Vista aérea de la capital segoviana.
Vista aérea de la capital segoviana. / El Norte

Esto es lo que vale la provincia de Segovia

  • El Catastro revisa a la baja el valor del conjunto del patrimonio urbano y rústico en 2016, que disminuye casi un 6% con respecto al año anterior

La Diputación de Segovia necesitaría 205 presupuestos como el aprobado para este año para igualar todo lo que vale la provincia. El Ayuntamiento de la capital tardaría algo menos si aplicase todo el montante presupuestario del ejercicio en curso. Más de 160 años necesitaría. ¿Imaginan? El Catastro, dependiente del Ministerio de Hacienda, ha hecho público el valor de la provincia segoviana y dice que esa cantidad asciende por encima de 11.122 millones de euros.

Ahí entra todo lo urbano y todo lo rústico. Y dentro de tamaños apartados, se incluyen desde los importes del suelo construido, de los comercios, de las industrias, también de las parcelas libres y, por supuesto, de las 120.599 viviendas que conforman el parque inmobiliario.

Por cierto, una paradoja. En 2006, antes de que estallara la dichosa crisis generalizada, los números del Catastro señalaban que en toda la provincia de Segovia había 98.405 inmuebles en suelo urbano. Diez años después, el tejido inmobiliario ha crecido en más de 22.000 unidades. Si el foco de interés se traslada al padrón, la población provincial ha caído ligeramente en todo ese tiempo, pasando ­de 156.598 a 155.652 residentes inscritos.

Menos residentes, más casas

Es una regla de tres. Si se ha construido más en los núcleos urbanos durante los últimos diez años, a pesar de que la cifra de habitantes ha dibujado una tendencia a la baja, la conclusión es que hay más bienes inmuebles vacíos. Y así lo reflejan también las estadísticas catastrales del Ministerio de Hacienda en lo que respecta a suelo vacante. El curso pasado había 40.557 parcelas libres, mientras que en 2006 sumaban 33.957.

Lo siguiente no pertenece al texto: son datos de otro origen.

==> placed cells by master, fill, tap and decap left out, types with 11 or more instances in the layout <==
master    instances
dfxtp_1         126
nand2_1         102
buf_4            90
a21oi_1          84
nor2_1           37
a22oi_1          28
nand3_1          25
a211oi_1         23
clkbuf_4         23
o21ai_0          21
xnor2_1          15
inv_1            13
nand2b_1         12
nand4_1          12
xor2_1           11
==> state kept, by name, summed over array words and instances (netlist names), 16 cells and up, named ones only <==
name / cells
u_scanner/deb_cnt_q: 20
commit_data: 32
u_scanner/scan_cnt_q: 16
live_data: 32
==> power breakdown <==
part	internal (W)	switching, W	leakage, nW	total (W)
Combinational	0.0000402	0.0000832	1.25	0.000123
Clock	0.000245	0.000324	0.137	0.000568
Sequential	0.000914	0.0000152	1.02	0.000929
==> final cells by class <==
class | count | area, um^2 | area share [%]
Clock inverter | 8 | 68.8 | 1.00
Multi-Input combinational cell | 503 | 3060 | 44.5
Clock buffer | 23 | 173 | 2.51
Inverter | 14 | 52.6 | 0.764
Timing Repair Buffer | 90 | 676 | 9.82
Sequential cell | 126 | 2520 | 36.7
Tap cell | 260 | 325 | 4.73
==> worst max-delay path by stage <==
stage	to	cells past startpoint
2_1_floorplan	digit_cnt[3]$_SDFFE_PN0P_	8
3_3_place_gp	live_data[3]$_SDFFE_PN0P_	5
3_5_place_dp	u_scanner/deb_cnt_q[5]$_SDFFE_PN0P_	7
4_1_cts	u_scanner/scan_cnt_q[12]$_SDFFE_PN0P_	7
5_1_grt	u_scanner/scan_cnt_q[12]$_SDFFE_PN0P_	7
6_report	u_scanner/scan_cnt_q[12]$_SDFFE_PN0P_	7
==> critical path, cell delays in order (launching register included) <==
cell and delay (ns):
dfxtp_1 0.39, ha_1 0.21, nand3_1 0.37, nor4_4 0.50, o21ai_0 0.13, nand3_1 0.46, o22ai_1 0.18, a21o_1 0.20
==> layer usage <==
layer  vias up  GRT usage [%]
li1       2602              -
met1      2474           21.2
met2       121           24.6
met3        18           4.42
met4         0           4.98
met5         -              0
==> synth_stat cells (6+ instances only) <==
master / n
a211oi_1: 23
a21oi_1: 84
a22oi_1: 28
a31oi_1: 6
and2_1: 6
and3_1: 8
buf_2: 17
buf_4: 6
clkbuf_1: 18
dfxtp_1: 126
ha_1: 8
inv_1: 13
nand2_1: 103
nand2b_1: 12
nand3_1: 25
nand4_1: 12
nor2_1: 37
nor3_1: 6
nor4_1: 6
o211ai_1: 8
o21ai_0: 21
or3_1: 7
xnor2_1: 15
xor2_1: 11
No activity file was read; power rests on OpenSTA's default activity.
## config.mk

```make
export PLATFORM = sky130hd
export DESIGN_NAME = spi_fifo_param_flat
export DESIGN_NICKNAME = d
export VERILOG_FILES = /design/src/rtl/spi_fifo_param_if.sv /design/src/rtl/spi_fifo_param.sv /design/src/flat_wrapper.sv
export SDC_FILE = /design/constraint.sdc
export NUM_CORES = 2
export LEC_CHECK = 0
export CORE_MARGIN = 10
export CORE_UTILIZATION = 35
export DETAILED_ROUTE_END_ITERATION = 10
export SLEW_MARGIN = 0
export SYNTH_ARGS = -nofsm -noshare
export SYNTH_HDL_FRONTEND = slang
export SYNTH_SLANG_ARGS = --single-unit
```

## constraint.sdc

```tcl
create_clock -name pclk -period 4.58 [get_ports pclk]
set_input_delay 0.458 -clock pclk [delete_from_list [all_inputs] [get_ports pclk]]
set_output_delay 0.458 -clock pclk [all_outputs]
set_load 0.005 [all_outputs]
```
$ cat config.mk
export PLATFORM = sky130hd
export DESIGN_NAME = user_wb_mailbox
export DESIGN_NICKNAME = d
export VERILOG_FILES = /design/src/rtl/user_wb_mailbox_pkg.sv /design/src/rtl/mbox_fifo.sv /design/src/rtl/user_wb_mailbox.sv
export SDC_FILE = /design/constraint.sdc
export NUM_CORES = 1
export LEC_CHECK = 0
export BUFFER_PORTS_ARGS = -buffer_cell sky130_fd_sc_hd__buf_2
export CAP_MARGIN = 10
export CORE_ASPECT_RATIO = 0.8
export CORE_MARGIN = 1
export CORE_UTILIZATION = 61
export DETAILED_ROUTE_END_ITERATION = 7
export HOLD_SLACK_MARGIN = 0.03
export MAX_ROUTING_LAYER = met4
export PLACE_DENSITY = 0.81
export SYNTH_ARGS = -nofsm -noshare
export SYNTH_HDL_FRONTEND = slang
export SYNTH_HIERARCHICAL = 1
export SYNTH_SLANG_ARGS = --single-unit
export TNS_END_PERCENT = 10
$ cat constraint.sdc
create_clock -name core_clk -period 13.2 [get_ports core_clk]
set_clock_uncertainty 0.1 [all_clocks]
set_input_delay 3.3 -clock core_clk [delete_from_list [all_inputs] [get_ports core_clk]]
set_output_delay 3.3 -clock core_clk [all_outputs]
set_load 0.005 [all_outputs]
$ cat src/rtl/user_wb_mailbox_pkg.sv
// Shared constants for the Wishbone mailbox: register offsets, CTRL/STATUS bit
// positions and the register-select decode used by the top level.
package user_wb_mailbox_pkg;

  localparam int DATA_W = 32;

  localparam logic [7:0] OFF_CTRL    = 8'h00;
  localparam logic [7:0] OFF_STATUS  = 8'h04;
  localparam logic [7:0] OFF_TXDATA  = 8'h08;
  localparam logic [7:0] OFF_RXDATA  = 8'h0C;
  localparam logic [7:0] OFF_SCRATCH = 8'h10;

  localparam int CTRL_RX_IRQ_EN = 0;
  localparam int CTRL_TX_IRQ_EN = 1;
  localparam int CTRL_TX_FLUSH  = 2;
  localparam int CTRL_RX_FLUSH  = 3;

  localparam int ST_RX_EMPTY = 0;
  localparam int ST_RX_FULL  = 1;
  localparam int ST_TX_EMPTY = 2;
  localparam int ST_TX_FULL  = 3;
  localparam int ST_TX_OVF   = 4;
  localparam int ST_RX_UNF   = 5;
  localparam int ST_RX_COUNT = 8;
  localparam int ST_TX_COUNT = 16;
  localparam int ST_COUNT_W  = 5;

  typedef enum logic [2:0] {
    REG_CTRL,
    REG_STATUS,
    REG_TXDATA,
    REG_RXDATA,
    REG_SCRATCH,
    REG_NONE
  } reg_sel_e;

  function automatic reg_sel_e decode_offset(input logic [7:0] offset);
    case (offset)
      OFF_CTRL:    return REG_CTRL;
      OFF_STATUS:  return REG_STATUS;
      OFF_TXDATA:  return REG_TXDATA;
      OFF_RXDATA:  return REG_RXDATA;
      OFF_SCRATCH: return REG_SCRATCH;
      default:     return REG_NONE;
    endcase
  endfunction

endpackage

$ cat src/rtl/mbox_fifo.sv
// Synchronous word FIFO with flush; full/empty are judged on current state, so a
// push into a full FIFO or a pop from an empty one is refused regardless of the other side.
module mbox_fifo #(
  parameter int DEPTH = 8,
  parameter int WIDTH = 32
) (
  input  logic                   clk,
  input  logic                   rst_n,
  input  logic                   push,
  input  logic                   pop,
  input  logic                   flush,
  input  logic [WIDTH-1:0]       din,
  output logic                   full,
  output logic                   empty,
  output logic [$clog2(DEPTH):0] count,
  output logic [WIDTH-1:0]       head
);

  localparam int AW = $clog2(DEPTH);

  logic [WIDTH-1:0] mem [DEPTH];
  logic [AW-1:0]    wr_ptr;
  logic [AW-1:0]    rd_ptr;
  logic             do_push;
  logic             do_pop;

  assign full    = (count == (AW+1)'(DEPTH));
  assign empty   = (count == '0);
  assign do_push = push && !full;
  assign do_pop  = pop && !empty;
  // Empty head reads as zero so the user side never sees stale or unreset storage.
  assign head    = empty ? '0 : mem[rd_ptr];

  // NOTE: sequential state uses non-blocking assignments so every flop samples pre-edge values.
  always_ff @(posedge clk or negedge rst_n) begin
    if (!rst_n) begin
      wr_ptr <= '0;
      rd_ptr <= '0;
      count  <= '0;
    end else if (flush) begin
      wr_ptr <= '0;
      rd_ptr <= '0;
      count  <= '0;
    end else begin
      if (do_push) wr_ptr <= wr_ptr + AW'(1);
      if (do_pop)  rd_ptr <= rd_ptr + AW'(1);
      case ({do_push, do_pop})
        2'b10:   count <= count + (AW+1)'(1);
        2'b01:   count <= count - (AW+1)'(1);
        default: count <= count;
      endcase
    end
  end

  // NOTE: storage has no reset; the pointers and count alone define which entries are valid.
  always_ff @(posedge clk) begin
    if (do_push && !flush) mem[wr_ptr] <= din;
  end

endmodule

$ cat src/rtl/user_wb_mailbox.sv
// Wishbone classic responder exposing a TX/RX word mailbox, CTRL/STATUS/SCRATCH
// registers and a registered level interrupt for the management core.
module user_wb_mailbox
  import user_wb_mailbox_pkg::*;
#(
  parameter logic [31:0] BASE_ADDR  = 32'h3000_0000,
  parameter int          FIFO_DEPTH = 8
) (
  input  logic              core_clk,
  input  logic              core_rstn,
  input  logic              wb_cyc_i,
  input  logic              wb_stb_i,
  input  logic              wb_we_i,
  input  logic [3:0]        wb_sel_i,
  input  logic [31:0]       wb_adr_i,
  input  logic [DATA_W-1:0] wb_dat_i,
  output logic              wb_ack_o,
  output logic [DATA_W-1:0] wb_dat_o,
  output logic              tx_valid,
  output logic [DATA_W-1:0] tx_data,
  input  logic              tx_ready,
  input  logic              rx_valid,
  input  logic [DATA_W-1:0] rx_data,
  output logic              rx_ready,
  output logic              irq_o
);

  localparam int CW = $clog2(FIFO_DEPTH) + 1;

  reg_sel_e          reg_sel;
  logic              hit;
  logic              rd_hit;
  logic              wr_hit;
  logic              tx_push;
  logic              rx_pop;
  logic              ctrl_wr;
  logic              status_wr;
  logic              scratch_wr;

  logic              rx_irq_en;
  logic              tx_irq_en;
  logic              tx_flush_q;
  logic              rx_flush_q;
  logic              tx_overflow;
  logic              rx_underflow;
  logic [DATA_W-1:0] scratch;
  logic [DATA_W-1:0] status;
  logic [DATA_W-1:0] rd_data;

  logic              tx_full;
  logic              tx_empty;
  logic [CW-1:0]     tx_count;
  logic              rx_full;
  logic              rx_empty;
  logic [CW-1:0]     rx_count;
  logic [DATA_W-1:0] rx_head;

  // Masking with the registered ack makes every access take exactly one side effect.
  assign hit        = wb_cyc_i && wb_stb_i && (wb_adr_i[31:8] == BASE_ADDR[31:8]) && !wb_ack_o;
  assign reg_sel    = decode_offset(wb_adr_i[7:0]);
  assign rd_hit     = hit && !wb_we_i;
  assign wr_hit     = hit && wb_we_i;
  assign tx_push    = wr_hit && (reg_sel == REG_TXDATA);
  assign rx_pop     = rd_hit && (reg_sel == REG_RXDATA);
  assign ctrl_wr    = wr_hit && (reg_sel == REG_CTRL) && wb_sel_i[0];
  assign status_wr  = wr_hit && (reg_sel == REG_STATUS) && wb_sel_i[0];
  assign scratch_wr = wr_hit && (reg_sel == REG_SCRATCH);

  mbox_fifo #(.DEPTH(FIFO_DEPTH), .WIDTH(DATA_W)) u_tx_fifo (
    .clk   (core_clk),
    .rst_n (core_rstn),
    .push  (tx_push),
    .pop   (tx_ready),
    .flush (tx_flush_q),
    .din   (wb_dat_i),
    .full  (tx_full),
    .empty (tx_empty),
    .count (tx_count),
    .head  (tx_data)
  );

  mbox_fifo #(.DEPTH(FIFO_DEPTH), .WIDTH(DATA_W)) u_rx_fifo (
    .clk   (core_clk),
    .rst_n (core_rstn),
    .push  (rx_valid),
    .pop   (rx_pop),
    .flush (rx_flush_q),
    .din   (rx_data),
    .full  (rx_full),
    .empty (rx_empty),
    .count (rx_count),
    .head  (rx_head)
  );

  assign tx_valid = !tx_empty;
  assign rx_ready = !rx_full;

  // NOTE: every combinational output gets a default first so no path can infer a latch.
  always_comb begin
    status                                = '0;
    status[ST_RX_EMPTY]                   = rx_empty;
    status[ST_RX_FULL]                    = rx_full;
    status[ST_TX_EMPTY]                   = tx_empty;
    status[ST_TX_FULL]                    = tx_full;
    status[ST_TX_OVF]                     = tx_overflow;
    status[ST_RX_UNF]                     = rx_underflow;
    status[ST_RX_COUNT +: ST_COUNT_W]     = ST_COUNT_W'(rx_count);
    status[ST_TX_COUNT +: ST_COUNT_W]     = ST_COUNT_W'(tx_count);
  end

  always_comb begin
    rd_data = '0;
    case (reg_sel)
      REG_CTRL: begin
        rd_data[CTRL_RX_IRQ_EN] = rx_irq_en;
        rd_data[CTRL_TX_IRQ_EN] = tx_irq_en;
      end
      REG_STATUS:  rd_data = status;
      REG_RXDATA:  rd_data = rx_head;
      REG_SCRATCH: rd_data = scratch;
      default:     rd_data = '0;
    endcase
  end

  always_ff @(posedge core_clk or negedge core_rstn) begin
    if (!core_rstn) begin
      wb_ack_o <= 1'b0;
      wb_dat_o <= '0;
    end else begin
      wb_ack_o <= hit;
      wb_dat_o <= rd_hit ? rd_data : '0;
    end
  end

  always_ff @(posedge core_clk or negedge core_rstn) begin
    if (!core_rstn) begin
      rx_irq_en    <= 1'b0;
      tx_irq_en    <= 1'b0;
      tx_flush_q   <= 1'b0;
      rx_flush_q   <= 1'b0;
      tx_overflow  <= 1'b0;
      rx_underflow <= 1'b0;
      scratch      <= '0;
      irq_o        <= 1'b0;
    end else begin
      // Flush requests are one-cycle pulses; they never read back as set.
      tx_flush_q <= ctrl_wr && wb_dat_i[CTRL_TX_FLUSH];
      rx_flush_q <= ctrl_wr && wb_dat_i[CTRL_RX_FLUSH];
      if (ctrl_wr) begin
        rx_irq_en <= wb_dat_i[CTRL_RX_IRQ_EN];
        tx_irq_en <= wb_dat_i[CTRL_TX_IRQ_EN];
      end

      if (tx_push && tx_full)                         tx_overflow <= 1'b1;
      else if (status_wr && wb_dat_i[ST_TX_OVF])      tx_overflow <= 1'b0;

      if (rx_pop && rx_empty)                         rx_underflow <= 1'b1;
      else if (status_wr && wb_dat_i[ST_RX_UNF])      rx_underflow <= 1'b0;

      for (int b = 0; b < 4; b++) begin
        if (scratch_wr && wb_sel_i[b]) scratch[8*b +: 8] <= wb_dat_i[8*b +: 8];
      end

      irq_o <= (rx_irq_en && !rx_empty) || (tx_irq_en && tx_empty) ||
               tx_overflow || rx_underflow;
    end
  end

endmodule

==> impl_metrics.ini <==
[layout]
finalInstanceArea_um2 = 27300
synthToLayoutAreaGrowth_pct = 14.2
drive_gt1_share_pct = 33.0
nNetsFinal = 1535
nFillCells = 2264

[cts]
cts_resized = 0
clock_path_buffers = 3
htree_levels = 2
clockRootBuffer = clkbuf_16
ctsHoldBuffers = 0
clkTransAtPathRegs_ps = 70
post_cts_buffers = 0
cts_tree = built
insertion_delay_ps = 600
cts_inserted_buffers = 55
cts.sinks = 604

[logic_synthesis]
ys_types = 52
synthCells = 1234
synthFlopType = edfxtp_1
yosysSeqAreaShare_pct = 74.0
async_reset_ff_share_pct = 15.2
syn_avg_cell_area_um2 = 19.4
syn_nets = 1349
synth-seq-cells = 604
synth_area_um2 = 23900
yosysWarnings = 6
synth_edf_count = 512

[grt]
grt_max_degree = 67
grt_pass1_vias = 12600
gr-total-overflow = 0
antenna_found_initial = 8
grt_usage_pct = 26.8
grt_first_pass_wirelength_um = 76000

[floorplan]
fp.dieH_um = 179
core_area_um2 = 38400
pin_count = 175
die-area_um2 = 40000
die_x_um = 223
initial_core_util_pct = 62.2
row_count = 64

[timing]
slew_viol_final = 0
setup_viol = 0
maxClockFrequency_mhz = 151
fin_crit_ps = 6640
hold_violations = 0
tightest_slew_ps = 1180
slew_headroom_pct = 21.0
post-route-period-util_pct = 50.3
rsz0062_at_grt = no
setup_tns_ps = 0

[critical_path]
path_cells = buf_4, mux4_2, mux2i_1, nor2_1, buf_2
crit_buf_inv = 2
startpoint_type = flip-flop
path_max_fanout = 43
critPathMaxStageDelay_ps = 770
reg2reg_slack_ps = 9400
end_kind = primary output
arrival_ps = 3240
cp_data_required_time_ps = 9800
slowest_stage = buf_4
critPathKind = flip-flop to primary output
crit_family = multiplexers

[power]
power_density_nw_per_um2 = 177
power_switching_share_pct = 26.5
seqPwrFrac_pct = 48.7
p_int_mw = 3.54
pwr-share-comb_pct = 17.8
p_sw_mw = 1.28
power.leakage_nw = 9.49
vdd_ir_drop_max_mv = 0.123
clockPowerShare_pct = 33.5

[placed_design]
postPlaceCellArea_um2 = 25400
port_buffers = 174
gp_congestion = 0.867
place_hpwl_um = 31000

[min_path]
min_path_type = flip-flop to flip-flop

[drt]
via_per_inst = 6.31
drt_pass1_iterations = 5
ant_nets = 0
wl_um = 51000
wl_per_cell_um = 25.9
dr_total_vias = 12400
drt_iter0_drc = 1253
drc = 0

[status]
status = finished, final reports clean

[job]
drv_cap = 0
-- power groups by stage --
stage,registers (mW),clock network (mW),logic [mW]
floorplan,2.30,0,0.620
global placement,2.37,0,0.842
detailed placement,2.39,0,0.863
CTS,2.35,1.64,0.866
global route,2.36,1.71,0.929
finish,2.35,1.62,0.856
-- cells by family (layout without fill, tap and decap cells) --
group           count (synthesis)  count (layout)  synth area share, %
other cells                     0               7                    0
simple gates                  220             220                 4.66
buf+inv                        79             312                 1.45
compound gates                 77              77                 2.38
fa+ha+maj                       8               8                0.419
mux                           234             234                 16.7
xor+xnor                       12              12                0.440
flops                         604             604                 74.0
-- layout make-up --
class                   count  area, um^2  share of cell area (%)
flip-flops and latches    604       17700                    64.8
multi-input cells         551        6020                    22.1
clock buffers              78        1630                    5.97
repair buffers            195        1030                    3.78
well taps                 495         619                    2.27
clock inverters            26         236                   0.867
inverters                  13        48.8                   0.179
diodes                      7        17.5                  0.0642
-- cells in the mapped netlist (6+ instances only) --
cell,count,area share (%)
nor2_1,123,1.9
buf_2,13,0.27
nor3_1,10,0.21
nand3_1,7,0.15
mux2_2,33,1.6
dfrtp_1,92,9.6
nor4_1,10,0.26
edfxtp_1,512,64
o21ai_0,6,0.13
inv_1,13,0.20
a21oi_1,15,0.31
or4_1,10,0.31
ha_1,8,0.42
clkbuf_1,38,0.60
nand2_1,23,0.36
mux2i_1,72,3.0
nand2b_1,10,0.26
a22oi_1,29,0.91
buf_1,10,0.16
mux4_2,128,12
xor2_1,8,0.29
-- worst paths after layout --
| path | from | cells past startpoint | to |
|---|---|---|---|
| worst max-delay path | u_tx_fifo/rd_ptr[0] | 5 | tx_data[24] |
| worst min-delay path | scratch[17] | 1 | scratch[17] |
| worst max register to register | wb_ack_o | 11 | u_rx_fifo/count[3] |
| worst min register to register | scratch[17] | 1 | scratch[17] |
| max in group asynchronous | core_rstn | 2 | wb_dat_o[16] |
| min in group asynchronous | core_rstn | 1 | irq_o |
-- per-stage QoR --
| stage | setup slack [ps] | utilization [%] | hold slack, ps | power [mW] | cells |
|---|---|---|---|---|---|
| finish | 6560 | 71.0 | 395 | 4.82 | 1969 |
| global route | 6370 | 71.0 | 409 | 5.00 | 1969 |
| CTS | 6490 | 71.0 | 395 | 4.85 | 1962 |
| detailed placement | 6230 | 66.1 | 378 | 3.25 | 1858 |
| global placement | 6310 | 66.1 | 376 | 3.21 | 1858 |
| floorplan | 5260 | - | 359 | 2.92 | 1234 |
-- state kept, by name, indices dropped and copies added (netlist names) --
signal / cells
wb_ack_o: 1
rx_underflow: 1
u_tx_fifo/wr_ptr: 3
scratch: 32
u_tx_fifo/mem: 256
u_rx_fifo/rd_ptr: 3
u_rx_fifo/count: 4
irq_o: 1
u_rx_fifo/mem: 256
u_rx_fifo/wr_ptr: 3
u_tx_fifo/count: 4
u_tx_fifo/rd_ptr: 3
tx_irq_en: 1
rx_flush_q: 1
wb_dat_o: 32
tx_overflow: 1
rx_irq_en: 1
tx_flush_q: 1
-- metal layers --
layer | routed length, um | up-vias | share of wire, % | global-route usage (%)
met1 | 19900 | 6434 | 39 | 35.3
met4 | 1680 | 0 | 3.3 | 10.3
met2 | 25700 | 542 | 50 | 43.0
met5 | 0 | - | 0 | -
met3 | 3720 | 107 | 7.3 | 4.36
li1 | - | 5348 | - | -
-- layout by cell type (no fill, tap or decap), drive strengths merged, types with 4 or more instances in the layout --
cell type	instances
clkinv	14
nor3	10
ha	8
mux2	34
o21ai	6
nand2b	10
a22oi	29
inv	21
or4	11
clkbuf	78
mux2i	72
xor2	8
nand2	23
buf	195
nand3	7
dfrtp	92
edfxtp	512
mux4	128
diode	7
xnor2	4
nor2	123
nor4	15
a21oi	15
a211oi	5
(Power assumes the default switching activity.)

La evolución también se deja notar en el valor total que alcanza el parque urbano, que se ha duplicado a lo largo del último decenio. Ha pasado de costar 4.953 millones de euros a suponer un importe de 10.515 millones, lo que confirma la revalorización del suelo, a pesar de haber caminado buena parte de esos diez años sobre el alambre de la crisis.

El hecho del encarecimiento del suelo no ha de ocultar otro matiz. Entre los años 2015 y 2016, el valor catastral de las superficies urbanas ha descendido en un 5,7%.

La desaceleración del 'ladrillo'

El Catastro recalcula cada año el valor de todo el patrimonio que hay en la provincia, aunque hay una idea clara: que su valor siempre es inferior al que obtendrían todos estos bienes si salieran en venta al mercado. Sin embargo, estos importes sirven de guía para orientar sobre cuánto cuestan los inmuebles y terrenos y sacar también alguna que otra conclusión de las dinámicas de un territorio. Por ejemplo, la confirmación de que Segovia es una provincia de pequeñas explotaciones y empresas.

Una pista la facilita la distribución de los bienes. Sorprende ver cómo , al final del año pasado, había en la provincia ni más ni menos que 17.780 titulares con un patrimonio en propiedad de entre once y veinticinco bienes. Con más de cincuenta bienes, la estadísticas de Hacienda contabilizan hasta 1.176 personas.

Otra lectura que deja el pormenorizado examen catastral es el resquemor que dejó la crisis en el sector de la construcción. En la década pasada se localizan casi 41.000 viviendas edificadas en la provincia. En los seis años que han transcurrido de la actual (ya camino de siete) 'solo' se han levantado 6.457 inmuebles.

La industria del ladrillo ha levantado el pie del acelerador, forzada por las circunstancias adversas a la inversión, que en el caso de la capital se suman al retraso acumulado por el Plan Especial de Áreas Históricas. Entre decenio y decenio el ritmo de edificación ha bajado de un promedio de 4.100 viviendas al año a poco más de mil en lo que va de la actual década.